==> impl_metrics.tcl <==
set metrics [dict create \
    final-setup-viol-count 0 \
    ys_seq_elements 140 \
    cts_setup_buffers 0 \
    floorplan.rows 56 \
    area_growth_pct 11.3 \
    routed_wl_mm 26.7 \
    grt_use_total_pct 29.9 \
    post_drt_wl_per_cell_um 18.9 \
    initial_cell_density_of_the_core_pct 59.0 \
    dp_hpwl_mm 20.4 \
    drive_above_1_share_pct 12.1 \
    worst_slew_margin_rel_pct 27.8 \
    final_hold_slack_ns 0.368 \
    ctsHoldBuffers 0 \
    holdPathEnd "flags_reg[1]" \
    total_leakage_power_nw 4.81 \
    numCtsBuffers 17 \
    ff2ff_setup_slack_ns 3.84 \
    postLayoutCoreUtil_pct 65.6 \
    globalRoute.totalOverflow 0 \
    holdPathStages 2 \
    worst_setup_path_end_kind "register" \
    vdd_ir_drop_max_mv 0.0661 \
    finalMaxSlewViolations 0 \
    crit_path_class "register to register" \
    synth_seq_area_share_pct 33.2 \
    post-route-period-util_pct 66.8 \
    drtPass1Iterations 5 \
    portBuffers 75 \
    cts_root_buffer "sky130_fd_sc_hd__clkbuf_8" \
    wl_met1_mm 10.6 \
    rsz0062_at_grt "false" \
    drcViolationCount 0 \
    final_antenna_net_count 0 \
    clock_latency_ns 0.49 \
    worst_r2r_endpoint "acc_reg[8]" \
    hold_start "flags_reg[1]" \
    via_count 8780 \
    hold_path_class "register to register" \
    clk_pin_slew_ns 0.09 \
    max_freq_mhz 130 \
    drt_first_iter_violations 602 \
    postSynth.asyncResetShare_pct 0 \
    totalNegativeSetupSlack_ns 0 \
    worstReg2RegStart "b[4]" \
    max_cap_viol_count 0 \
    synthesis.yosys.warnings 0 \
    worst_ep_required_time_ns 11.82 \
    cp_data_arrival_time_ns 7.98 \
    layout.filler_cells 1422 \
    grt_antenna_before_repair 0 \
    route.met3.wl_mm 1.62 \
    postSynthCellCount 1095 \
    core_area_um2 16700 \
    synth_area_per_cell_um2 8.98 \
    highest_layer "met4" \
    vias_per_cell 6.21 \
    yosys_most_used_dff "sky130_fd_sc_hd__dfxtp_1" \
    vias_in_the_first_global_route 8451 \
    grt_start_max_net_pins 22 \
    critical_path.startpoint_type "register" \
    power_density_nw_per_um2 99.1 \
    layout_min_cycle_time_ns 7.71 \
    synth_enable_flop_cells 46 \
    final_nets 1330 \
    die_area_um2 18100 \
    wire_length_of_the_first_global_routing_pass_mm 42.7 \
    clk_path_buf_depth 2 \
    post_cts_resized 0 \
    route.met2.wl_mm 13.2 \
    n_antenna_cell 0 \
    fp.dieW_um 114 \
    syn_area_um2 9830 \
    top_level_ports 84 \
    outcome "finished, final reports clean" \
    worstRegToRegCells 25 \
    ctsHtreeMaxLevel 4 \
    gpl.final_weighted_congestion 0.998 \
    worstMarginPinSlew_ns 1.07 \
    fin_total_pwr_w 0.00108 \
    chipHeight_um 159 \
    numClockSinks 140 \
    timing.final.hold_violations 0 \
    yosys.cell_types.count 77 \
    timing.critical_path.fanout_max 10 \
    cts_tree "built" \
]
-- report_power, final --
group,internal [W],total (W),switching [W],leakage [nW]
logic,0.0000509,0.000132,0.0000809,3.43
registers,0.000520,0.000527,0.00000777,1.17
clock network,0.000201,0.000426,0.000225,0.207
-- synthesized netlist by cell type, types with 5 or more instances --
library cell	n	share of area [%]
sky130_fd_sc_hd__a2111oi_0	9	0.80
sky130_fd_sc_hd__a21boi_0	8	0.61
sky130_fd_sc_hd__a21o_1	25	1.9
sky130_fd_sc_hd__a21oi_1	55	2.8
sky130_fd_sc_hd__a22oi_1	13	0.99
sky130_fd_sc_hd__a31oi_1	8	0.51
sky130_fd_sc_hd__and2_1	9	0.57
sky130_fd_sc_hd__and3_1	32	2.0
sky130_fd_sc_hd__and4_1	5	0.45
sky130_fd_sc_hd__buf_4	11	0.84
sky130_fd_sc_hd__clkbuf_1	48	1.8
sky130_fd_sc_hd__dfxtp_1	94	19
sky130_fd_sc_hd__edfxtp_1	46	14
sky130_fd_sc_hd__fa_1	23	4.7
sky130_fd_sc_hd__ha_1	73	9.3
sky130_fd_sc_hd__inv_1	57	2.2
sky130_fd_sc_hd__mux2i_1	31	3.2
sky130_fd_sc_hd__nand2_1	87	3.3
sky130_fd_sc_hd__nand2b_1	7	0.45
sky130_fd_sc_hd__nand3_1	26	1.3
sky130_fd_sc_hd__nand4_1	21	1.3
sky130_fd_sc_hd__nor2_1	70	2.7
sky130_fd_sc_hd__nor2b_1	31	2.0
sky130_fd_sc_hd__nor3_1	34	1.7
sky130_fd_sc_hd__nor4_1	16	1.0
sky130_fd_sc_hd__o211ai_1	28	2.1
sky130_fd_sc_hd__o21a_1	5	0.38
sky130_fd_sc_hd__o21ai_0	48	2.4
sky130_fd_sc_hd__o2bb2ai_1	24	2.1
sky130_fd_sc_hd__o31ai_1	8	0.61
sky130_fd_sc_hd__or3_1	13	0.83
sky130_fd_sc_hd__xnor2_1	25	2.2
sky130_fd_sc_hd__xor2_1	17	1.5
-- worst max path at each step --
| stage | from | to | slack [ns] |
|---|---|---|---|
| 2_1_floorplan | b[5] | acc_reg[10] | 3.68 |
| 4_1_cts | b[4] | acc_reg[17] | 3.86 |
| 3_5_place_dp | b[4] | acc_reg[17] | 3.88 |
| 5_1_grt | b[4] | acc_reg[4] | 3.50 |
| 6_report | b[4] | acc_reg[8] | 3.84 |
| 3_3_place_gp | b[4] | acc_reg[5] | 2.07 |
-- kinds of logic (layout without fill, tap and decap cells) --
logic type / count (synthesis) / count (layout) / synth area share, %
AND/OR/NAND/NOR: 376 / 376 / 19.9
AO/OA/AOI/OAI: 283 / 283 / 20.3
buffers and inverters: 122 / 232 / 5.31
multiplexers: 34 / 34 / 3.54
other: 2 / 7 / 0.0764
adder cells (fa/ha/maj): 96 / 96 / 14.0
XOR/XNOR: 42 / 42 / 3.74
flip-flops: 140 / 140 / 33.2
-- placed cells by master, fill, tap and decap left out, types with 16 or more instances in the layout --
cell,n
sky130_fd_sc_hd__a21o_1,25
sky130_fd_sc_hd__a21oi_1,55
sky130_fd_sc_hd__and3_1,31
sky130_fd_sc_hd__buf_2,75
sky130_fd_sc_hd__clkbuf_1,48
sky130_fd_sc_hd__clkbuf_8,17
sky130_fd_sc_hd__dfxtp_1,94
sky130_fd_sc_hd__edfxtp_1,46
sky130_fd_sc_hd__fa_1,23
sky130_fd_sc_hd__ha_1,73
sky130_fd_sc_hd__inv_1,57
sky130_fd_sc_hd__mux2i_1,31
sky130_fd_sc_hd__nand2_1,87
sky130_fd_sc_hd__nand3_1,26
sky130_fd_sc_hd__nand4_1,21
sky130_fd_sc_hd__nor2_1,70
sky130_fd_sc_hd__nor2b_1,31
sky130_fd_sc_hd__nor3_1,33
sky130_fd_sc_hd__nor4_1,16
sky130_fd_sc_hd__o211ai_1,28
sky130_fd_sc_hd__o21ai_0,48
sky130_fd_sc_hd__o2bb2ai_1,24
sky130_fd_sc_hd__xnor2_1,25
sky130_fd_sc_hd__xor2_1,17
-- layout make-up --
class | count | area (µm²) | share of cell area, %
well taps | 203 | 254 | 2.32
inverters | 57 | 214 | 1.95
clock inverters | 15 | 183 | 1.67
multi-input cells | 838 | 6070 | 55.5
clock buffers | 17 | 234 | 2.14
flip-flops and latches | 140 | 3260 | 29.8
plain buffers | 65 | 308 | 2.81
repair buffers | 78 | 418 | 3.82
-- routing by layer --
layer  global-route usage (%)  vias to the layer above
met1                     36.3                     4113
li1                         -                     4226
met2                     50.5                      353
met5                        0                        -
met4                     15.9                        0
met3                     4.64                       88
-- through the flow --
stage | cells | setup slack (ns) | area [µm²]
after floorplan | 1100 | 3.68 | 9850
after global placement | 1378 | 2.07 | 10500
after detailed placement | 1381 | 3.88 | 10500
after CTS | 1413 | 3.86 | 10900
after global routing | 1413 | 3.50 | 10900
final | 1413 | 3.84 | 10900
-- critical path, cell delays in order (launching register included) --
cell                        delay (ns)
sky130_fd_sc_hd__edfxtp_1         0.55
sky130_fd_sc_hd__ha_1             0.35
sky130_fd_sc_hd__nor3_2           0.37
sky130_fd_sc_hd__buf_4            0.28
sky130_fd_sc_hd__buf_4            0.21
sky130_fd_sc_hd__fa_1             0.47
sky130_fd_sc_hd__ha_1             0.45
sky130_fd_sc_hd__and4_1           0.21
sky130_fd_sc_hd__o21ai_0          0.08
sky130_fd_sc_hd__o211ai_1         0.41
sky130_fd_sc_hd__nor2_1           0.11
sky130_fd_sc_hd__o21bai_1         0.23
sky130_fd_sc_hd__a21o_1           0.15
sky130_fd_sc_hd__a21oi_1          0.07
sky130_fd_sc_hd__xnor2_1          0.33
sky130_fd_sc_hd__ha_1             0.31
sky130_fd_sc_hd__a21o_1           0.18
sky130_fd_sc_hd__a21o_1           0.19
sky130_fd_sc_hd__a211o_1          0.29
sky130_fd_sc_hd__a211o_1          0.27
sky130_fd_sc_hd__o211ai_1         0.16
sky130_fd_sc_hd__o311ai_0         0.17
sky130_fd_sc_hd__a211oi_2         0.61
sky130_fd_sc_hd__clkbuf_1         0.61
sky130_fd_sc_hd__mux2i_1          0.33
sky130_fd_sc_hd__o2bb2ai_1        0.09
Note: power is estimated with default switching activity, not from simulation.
--
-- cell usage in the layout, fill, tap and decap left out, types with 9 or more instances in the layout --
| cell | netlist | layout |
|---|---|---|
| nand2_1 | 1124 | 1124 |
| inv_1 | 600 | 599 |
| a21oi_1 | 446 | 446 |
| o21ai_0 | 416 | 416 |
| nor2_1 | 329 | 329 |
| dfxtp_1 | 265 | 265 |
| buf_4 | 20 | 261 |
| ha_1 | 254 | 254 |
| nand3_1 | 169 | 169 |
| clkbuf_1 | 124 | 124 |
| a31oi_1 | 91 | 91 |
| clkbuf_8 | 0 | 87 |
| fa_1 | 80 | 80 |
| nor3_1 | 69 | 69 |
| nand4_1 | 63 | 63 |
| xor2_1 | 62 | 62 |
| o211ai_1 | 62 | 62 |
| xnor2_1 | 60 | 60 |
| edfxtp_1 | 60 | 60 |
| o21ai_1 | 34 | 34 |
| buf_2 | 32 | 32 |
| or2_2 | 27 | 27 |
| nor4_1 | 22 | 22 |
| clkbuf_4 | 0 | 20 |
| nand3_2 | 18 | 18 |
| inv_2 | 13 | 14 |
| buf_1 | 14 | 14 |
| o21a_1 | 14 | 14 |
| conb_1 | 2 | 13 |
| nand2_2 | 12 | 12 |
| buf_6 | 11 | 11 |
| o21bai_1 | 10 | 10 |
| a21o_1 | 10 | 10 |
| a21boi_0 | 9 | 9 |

EXERCISE — All lines in the listing above from the line containing "-- layout make-up" to the line containing "after detailed placement", inclusive, should be retyped exactly; no other lines should appear.

WRITTEN ANSWER —
-- layout make-up --
class | count | area (µm²) | share of cell area, %
well taps | 203 | 254 | 2.32
inverters | 57 | 214 | 1.95
clock inverters | 15 | 183 | 1.67
multi-input cells | 838 | 6070 | 55.5
clock buffers | 17 | 234 | 2.14
flip-flops and latches | 140 | 3260 | 29.8
plain buffers | 65 | 308 | 2.81
repair buffers | 78 | 418 | 3.82
-- routing by layer --
layer  global-route usage (%)  vias to the layer above
met1                     36.3                     4113
li1                         -                     4226
met2                     50.5                      353
met5                        0                        -
met4                     15.9                        0
met3                     4.64                       88
-- through the flow --
stage | cells | setup slack (ns) | area [µm²]
after floorplan | 1100 | 3.68 | 9850
after global placement | 1378 | 2.07 | 10500
after detailed placement | 1381 | 3.88 | 10500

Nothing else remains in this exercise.